Exercise requirements:
Please output the entries below from the line that contains "-0.233 | 3010 |" through the final line, reproduced exactly and alone.

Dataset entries
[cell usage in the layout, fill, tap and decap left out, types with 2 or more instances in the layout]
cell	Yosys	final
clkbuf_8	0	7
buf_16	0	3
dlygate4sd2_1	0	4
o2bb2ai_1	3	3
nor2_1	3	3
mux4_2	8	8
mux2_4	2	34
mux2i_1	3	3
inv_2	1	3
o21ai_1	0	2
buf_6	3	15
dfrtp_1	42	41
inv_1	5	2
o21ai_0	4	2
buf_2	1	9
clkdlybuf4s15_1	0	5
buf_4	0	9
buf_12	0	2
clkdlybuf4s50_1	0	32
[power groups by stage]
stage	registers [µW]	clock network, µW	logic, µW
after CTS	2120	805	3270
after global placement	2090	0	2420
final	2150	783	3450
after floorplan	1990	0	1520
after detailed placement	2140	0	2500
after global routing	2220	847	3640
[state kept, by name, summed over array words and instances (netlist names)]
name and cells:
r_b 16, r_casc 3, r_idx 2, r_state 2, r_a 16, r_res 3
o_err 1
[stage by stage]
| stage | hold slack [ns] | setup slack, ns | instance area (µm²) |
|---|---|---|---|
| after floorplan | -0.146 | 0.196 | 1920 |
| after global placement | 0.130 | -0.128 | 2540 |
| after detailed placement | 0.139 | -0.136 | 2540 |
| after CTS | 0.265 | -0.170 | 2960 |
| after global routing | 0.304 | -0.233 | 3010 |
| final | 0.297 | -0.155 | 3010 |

Written solution:
| after global routing | 0.304 | -0.233 | 3010 |
| final | 0.297 | -0.155 | 3010 |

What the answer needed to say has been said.